Records to process START
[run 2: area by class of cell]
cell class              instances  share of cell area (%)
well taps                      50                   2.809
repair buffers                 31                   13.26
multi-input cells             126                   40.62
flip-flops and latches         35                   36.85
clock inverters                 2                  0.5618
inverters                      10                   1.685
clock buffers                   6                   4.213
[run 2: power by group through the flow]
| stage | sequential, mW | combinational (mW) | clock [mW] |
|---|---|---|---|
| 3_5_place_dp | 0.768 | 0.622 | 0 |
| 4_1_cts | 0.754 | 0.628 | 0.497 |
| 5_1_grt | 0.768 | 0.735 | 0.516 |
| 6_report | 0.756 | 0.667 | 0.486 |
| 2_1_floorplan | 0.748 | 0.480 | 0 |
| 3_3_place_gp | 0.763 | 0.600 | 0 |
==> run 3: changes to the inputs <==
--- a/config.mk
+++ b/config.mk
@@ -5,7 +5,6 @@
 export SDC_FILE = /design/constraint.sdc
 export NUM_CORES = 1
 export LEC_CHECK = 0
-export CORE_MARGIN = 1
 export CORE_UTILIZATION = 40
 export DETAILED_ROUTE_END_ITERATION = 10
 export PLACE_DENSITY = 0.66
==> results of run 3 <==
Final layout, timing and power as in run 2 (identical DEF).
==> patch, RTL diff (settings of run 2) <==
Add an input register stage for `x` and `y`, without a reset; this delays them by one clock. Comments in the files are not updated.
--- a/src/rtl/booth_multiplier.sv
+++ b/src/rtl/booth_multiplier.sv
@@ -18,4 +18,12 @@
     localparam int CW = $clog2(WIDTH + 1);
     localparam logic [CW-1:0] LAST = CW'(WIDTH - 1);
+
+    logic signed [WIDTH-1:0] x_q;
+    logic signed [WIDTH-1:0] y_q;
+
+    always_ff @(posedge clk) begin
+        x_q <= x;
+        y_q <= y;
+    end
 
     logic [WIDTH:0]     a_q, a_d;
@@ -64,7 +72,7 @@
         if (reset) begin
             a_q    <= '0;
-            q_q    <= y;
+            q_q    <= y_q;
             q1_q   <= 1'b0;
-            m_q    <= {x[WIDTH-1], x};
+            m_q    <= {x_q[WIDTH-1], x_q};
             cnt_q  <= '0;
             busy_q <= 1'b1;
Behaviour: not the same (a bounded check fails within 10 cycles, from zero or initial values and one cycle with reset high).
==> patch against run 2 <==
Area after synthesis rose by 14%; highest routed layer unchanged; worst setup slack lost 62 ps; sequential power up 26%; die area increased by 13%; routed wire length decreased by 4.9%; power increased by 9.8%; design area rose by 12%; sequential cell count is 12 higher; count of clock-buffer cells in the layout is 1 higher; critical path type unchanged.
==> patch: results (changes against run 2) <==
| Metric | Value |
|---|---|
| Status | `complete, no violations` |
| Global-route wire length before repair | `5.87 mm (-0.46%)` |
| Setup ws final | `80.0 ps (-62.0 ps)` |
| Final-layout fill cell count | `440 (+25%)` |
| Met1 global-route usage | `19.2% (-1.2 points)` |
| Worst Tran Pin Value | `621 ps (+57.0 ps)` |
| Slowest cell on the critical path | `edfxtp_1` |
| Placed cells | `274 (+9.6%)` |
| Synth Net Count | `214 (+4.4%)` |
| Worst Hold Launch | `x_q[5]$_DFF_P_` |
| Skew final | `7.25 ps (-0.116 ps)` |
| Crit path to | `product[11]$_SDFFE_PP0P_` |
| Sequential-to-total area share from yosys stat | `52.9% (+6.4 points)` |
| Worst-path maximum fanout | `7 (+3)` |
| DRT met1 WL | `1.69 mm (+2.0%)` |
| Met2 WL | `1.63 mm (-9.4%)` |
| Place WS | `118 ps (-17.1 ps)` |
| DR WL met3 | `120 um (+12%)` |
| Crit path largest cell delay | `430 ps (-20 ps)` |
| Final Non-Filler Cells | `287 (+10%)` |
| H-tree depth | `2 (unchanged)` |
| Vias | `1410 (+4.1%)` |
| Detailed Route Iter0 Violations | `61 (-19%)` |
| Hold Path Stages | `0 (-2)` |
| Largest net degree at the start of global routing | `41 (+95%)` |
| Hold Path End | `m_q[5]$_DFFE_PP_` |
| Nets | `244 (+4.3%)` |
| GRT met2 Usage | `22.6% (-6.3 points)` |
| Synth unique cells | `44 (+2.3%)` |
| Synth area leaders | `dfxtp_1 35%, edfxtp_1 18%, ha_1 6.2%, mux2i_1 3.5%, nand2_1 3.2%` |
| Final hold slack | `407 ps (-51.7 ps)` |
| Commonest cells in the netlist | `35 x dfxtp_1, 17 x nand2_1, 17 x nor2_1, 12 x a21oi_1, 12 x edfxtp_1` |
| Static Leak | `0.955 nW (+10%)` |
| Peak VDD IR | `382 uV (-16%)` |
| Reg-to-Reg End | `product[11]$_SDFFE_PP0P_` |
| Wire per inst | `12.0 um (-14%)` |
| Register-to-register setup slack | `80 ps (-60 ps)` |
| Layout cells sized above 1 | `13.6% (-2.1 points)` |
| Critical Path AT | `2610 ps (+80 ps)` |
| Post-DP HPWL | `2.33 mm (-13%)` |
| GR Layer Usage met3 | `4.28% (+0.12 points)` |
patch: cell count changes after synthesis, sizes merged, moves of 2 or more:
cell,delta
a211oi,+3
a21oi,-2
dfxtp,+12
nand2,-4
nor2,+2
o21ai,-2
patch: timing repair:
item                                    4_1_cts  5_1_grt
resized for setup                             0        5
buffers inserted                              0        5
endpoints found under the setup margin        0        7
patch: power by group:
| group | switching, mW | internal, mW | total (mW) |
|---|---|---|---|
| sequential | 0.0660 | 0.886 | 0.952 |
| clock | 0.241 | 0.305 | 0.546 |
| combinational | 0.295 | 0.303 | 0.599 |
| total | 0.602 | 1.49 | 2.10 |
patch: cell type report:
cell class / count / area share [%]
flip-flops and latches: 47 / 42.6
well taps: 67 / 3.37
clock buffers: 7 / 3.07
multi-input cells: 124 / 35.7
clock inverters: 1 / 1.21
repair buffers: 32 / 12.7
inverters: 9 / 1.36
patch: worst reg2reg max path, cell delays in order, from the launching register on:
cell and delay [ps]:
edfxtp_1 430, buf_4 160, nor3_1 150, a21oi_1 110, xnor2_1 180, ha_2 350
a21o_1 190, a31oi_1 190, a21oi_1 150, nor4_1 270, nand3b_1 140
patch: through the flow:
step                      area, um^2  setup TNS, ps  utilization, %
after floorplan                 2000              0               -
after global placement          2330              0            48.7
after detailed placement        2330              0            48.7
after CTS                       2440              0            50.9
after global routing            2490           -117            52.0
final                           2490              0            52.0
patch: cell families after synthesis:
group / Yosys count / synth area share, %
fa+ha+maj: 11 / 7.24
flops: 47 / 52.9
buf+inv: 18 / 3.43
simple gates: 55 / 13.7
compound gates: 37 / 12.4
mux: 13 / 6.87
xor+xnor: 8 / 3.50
Records to process END
Records to process START
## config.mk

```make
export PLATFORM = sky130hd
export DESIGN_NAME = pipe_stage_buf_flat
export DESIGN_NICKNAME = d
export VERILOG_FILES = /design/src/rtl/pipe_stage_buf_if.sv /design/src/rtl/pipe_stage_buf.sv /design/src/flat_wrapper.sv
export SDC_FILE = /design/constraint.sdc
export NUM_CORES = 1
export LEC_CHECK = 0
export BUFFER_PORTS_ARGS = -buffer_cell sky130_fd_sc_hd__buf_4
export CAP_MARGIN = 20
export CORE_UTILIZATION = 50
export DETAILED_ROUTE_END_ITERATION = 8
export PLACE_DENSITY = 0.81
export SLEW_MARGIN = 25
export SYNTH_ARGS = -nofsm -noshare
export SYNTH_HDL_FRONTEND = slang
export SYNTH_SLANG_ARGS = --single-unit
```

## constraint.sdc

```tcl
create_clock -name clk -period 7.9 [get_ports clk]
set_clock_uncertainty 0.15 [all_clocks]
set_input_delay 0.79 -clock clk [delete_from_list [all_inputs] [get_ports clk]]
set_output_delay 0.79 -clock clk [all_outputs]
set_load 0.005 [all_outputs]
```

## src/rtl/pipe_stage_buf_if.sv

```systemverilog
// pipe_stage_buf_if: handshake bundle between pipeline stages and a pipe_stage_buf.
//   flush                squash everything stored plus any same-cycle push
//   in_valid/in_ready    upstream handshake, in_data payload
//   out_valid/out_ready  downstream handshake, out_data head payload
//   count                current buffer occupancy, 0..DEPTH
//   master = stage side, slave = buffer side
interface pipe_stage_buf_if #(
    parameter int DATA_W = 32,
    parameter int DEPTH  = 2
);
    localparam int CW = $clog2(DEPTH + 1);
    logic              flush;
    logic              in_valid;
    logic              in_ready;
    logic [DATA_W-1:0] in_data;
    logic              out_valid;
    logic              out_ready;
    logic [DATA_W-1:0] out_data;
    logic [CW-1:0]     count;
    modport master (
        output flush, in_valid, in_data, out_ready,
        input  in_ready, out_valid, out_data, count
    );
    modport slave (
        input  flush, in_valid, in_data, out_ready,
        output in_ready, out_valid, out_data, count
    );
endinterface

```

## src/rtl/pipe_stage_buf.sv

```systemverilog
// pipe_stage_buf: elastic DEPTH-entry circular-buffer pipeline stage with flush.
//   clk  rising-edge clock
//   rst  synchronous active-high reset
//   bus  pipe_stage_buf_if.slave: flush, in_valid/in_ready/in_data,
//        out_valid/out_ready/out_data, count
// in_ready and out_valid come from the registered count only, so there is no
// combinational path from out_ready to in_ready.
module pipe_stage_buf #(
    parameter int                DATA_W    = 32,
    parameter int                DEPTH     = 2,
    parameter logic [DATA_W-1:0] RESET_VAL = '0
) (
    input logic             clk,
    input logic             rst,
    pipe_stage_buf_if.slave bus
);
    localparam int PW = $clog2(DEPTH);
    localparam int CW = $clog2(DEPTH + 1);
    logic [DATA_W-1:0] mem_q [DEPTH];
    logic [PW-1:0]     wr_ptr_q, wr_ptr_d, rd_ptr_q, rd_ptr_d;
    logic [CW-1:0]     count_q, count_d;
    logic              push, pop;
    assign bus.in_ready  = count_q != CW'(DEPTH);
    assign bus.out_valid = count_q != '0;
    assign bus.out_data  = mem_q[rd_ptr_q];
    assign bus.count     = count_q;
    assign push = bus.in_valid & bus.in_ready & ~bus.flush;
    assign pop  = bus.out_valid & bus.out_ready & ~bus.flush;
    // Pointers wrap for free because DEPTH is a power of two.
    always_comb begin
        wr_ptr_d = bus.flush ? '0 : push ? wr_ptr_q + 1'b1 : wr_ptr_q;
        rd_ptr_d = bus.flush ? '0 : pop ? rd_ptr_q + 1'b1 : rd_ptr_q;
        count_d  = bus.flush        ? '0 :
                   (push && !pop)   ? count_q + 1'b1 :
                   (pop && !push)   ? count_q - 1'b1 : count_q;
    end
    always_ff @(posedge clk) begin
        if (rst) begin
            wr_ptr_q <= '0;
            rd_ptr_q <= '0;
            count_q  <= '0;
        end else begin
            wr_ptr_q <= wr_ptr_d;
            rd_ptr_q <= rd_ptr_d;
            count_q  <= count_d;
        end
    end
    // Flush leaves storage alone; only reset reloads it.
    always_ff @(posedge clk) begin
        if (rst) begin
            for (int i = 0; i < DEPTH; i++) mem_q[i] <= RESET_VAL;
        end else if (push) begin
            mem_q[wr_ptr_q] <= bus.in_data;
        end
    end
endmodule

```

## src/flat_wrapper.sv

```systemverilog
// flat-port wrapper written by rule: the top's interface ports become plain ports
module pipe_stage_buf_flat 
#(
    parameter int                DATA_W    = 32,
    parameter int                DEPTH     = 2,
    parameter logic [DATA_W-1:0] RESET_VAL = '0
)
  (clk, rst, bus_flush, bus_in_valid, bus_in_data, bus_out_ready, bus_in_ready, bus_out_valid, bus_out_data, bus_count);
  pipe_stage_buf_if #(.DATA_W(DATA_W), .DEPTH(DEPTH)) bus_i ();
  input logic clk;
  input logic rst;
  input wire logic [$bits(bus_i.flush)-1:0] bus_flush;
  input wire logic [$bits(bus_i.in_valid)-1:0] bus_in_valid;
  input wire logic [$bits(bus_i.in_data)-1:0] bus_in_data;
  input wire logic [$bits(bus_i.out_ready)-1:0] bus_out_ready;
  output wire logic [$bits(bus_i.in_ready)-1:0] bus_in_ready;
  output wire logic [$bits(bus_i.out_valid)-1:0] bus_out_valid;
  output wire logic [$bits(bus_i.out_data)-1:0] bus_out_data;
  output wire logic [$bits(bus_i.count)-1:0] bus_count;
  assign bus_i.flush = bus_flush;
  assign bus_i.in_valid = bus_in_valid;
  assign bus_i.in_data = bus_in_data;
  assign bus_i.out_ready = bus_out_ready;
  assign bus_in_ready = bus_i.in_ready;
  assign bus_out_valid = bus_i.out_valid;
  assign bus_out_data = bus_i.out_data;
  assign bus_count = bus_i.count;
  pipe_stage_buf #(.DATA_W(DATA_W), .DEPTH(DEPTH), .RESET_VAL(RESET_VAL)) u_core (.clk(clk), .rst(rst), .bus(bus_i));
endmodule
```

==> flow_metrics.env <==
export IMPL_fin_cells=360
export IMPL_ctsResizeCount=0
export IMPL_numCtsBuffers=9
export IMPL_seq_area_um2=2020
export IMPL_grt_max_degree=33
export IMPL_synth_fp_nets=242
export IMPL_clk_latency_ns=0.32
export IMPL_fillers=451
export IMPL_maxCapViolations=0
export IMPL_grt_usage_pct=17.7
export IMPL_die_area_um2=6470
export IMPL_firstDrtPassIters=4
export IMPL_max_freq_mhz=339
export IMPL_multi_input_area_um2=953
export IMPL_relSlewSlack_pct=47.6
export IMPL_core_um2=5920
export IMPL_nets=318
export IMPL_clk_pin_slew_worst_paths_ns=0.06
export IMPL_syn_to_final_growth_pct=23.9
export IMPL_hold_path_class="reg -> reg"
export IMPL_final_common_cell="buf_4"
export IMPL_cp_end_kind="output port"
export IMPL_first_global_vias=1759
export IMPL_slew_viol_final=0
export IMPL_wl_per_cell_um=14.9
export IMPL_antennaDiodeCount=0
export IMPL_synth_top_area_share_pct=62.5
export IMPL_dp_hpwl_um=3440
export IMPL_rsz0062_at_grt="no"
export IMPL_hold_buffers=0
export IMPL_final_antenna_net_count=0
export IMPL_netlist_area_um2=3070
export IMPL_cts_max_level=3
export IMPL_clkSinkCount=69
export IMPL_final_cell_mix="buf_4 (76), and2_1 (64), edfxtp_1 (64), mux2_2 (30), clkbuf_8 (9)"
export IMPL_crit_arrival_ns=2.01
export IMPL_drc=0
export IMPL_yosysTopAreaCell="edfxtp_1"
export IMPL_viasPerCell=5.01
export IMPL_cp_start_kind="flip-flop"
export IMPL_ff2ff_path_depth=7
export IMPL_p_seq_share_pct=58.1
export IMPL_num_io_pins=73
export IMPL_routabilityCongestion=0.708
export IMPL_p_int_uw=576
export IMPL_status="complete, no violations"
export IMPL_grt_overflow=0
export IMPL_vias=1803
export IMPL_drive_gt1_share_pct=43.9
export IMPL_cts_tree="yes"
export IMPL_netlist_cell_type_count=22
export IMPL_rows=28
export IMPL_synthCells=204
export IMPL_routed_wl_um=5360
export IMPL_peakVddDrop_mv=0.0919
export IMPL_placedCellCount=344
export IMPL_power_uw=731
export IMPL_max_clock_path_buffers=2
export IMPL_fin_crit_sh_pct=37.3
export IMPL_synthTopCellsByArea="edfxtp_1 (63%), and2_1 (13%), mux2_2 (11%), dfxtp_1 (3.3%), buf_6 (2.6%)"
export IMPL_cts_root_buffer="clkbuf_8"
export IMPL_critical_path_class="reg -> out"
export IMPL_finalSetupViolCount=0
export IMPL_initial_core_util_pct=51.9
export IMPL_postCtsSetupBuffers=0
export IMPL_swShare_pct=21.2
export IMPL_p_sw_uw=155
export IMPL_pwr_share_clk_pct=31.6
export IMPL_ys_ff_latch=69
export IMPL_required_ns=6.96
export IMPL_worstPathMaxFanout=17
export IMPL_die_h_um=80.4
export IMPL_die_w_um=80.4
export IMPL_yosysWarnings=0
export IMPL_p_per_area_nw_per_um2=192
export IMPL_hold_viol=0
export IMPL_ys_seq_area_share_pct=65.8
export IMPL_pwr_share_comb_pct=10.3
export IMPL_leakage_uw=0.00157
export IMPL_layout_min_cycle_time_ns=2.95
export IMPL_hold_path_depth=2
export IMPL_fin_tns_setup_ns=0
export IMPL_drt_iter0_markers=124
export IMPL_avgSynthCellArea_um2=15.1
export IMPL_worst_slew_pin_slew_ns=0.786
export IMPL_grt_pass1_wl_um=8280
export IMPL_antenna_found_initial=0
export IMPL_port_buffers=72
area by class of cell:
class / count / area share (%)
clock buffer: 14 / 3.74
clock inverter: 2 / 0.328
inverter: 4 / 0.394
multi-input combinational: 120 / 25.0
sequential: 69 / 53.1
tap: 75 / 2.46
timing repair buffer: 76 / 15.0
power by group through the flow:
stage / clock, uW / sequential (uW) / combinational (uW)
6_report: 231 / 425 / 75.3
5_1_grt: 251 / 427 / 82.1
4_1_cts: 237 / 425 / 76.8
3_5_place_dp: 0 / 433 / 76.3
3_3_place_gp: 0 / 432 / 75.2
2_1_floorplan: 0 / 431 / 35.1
Records to process END
Problem to solve:
Could you write out, exactly as they stand, only the lines above that begin at the line with "a21o_1 190, a31oi_1" and stop after the line with "xor+xnor: 8 / 3.50"?

Solution to this task:
a21o_1 190, a31oi_1 190, a21oi_1 150, nor4_1 270, nand3b_1 140
patch: through the flow:
step                      area, um^2  setup TNS, ps  utilization, %
after floorplan                 2000              0               -
after global placement          2330              0            48.7
after detailed placement        2330              0            48.7
after CTS                       2440              0            50.9
after global routing            2490           -117            52.0
final                           2490              0            52.0
patch: cell families after synthesis:
group / Yosys count / synth area share, %
fa+ha+maj: 11 / 7.24
flops: 47 / 52.9
buf+inv: 18 / 3.43
simple gates: 55 / 13.7
compound gates: 37 / 12.4
mux: 13 / 6.87
xor+xnor: 8 / 3.50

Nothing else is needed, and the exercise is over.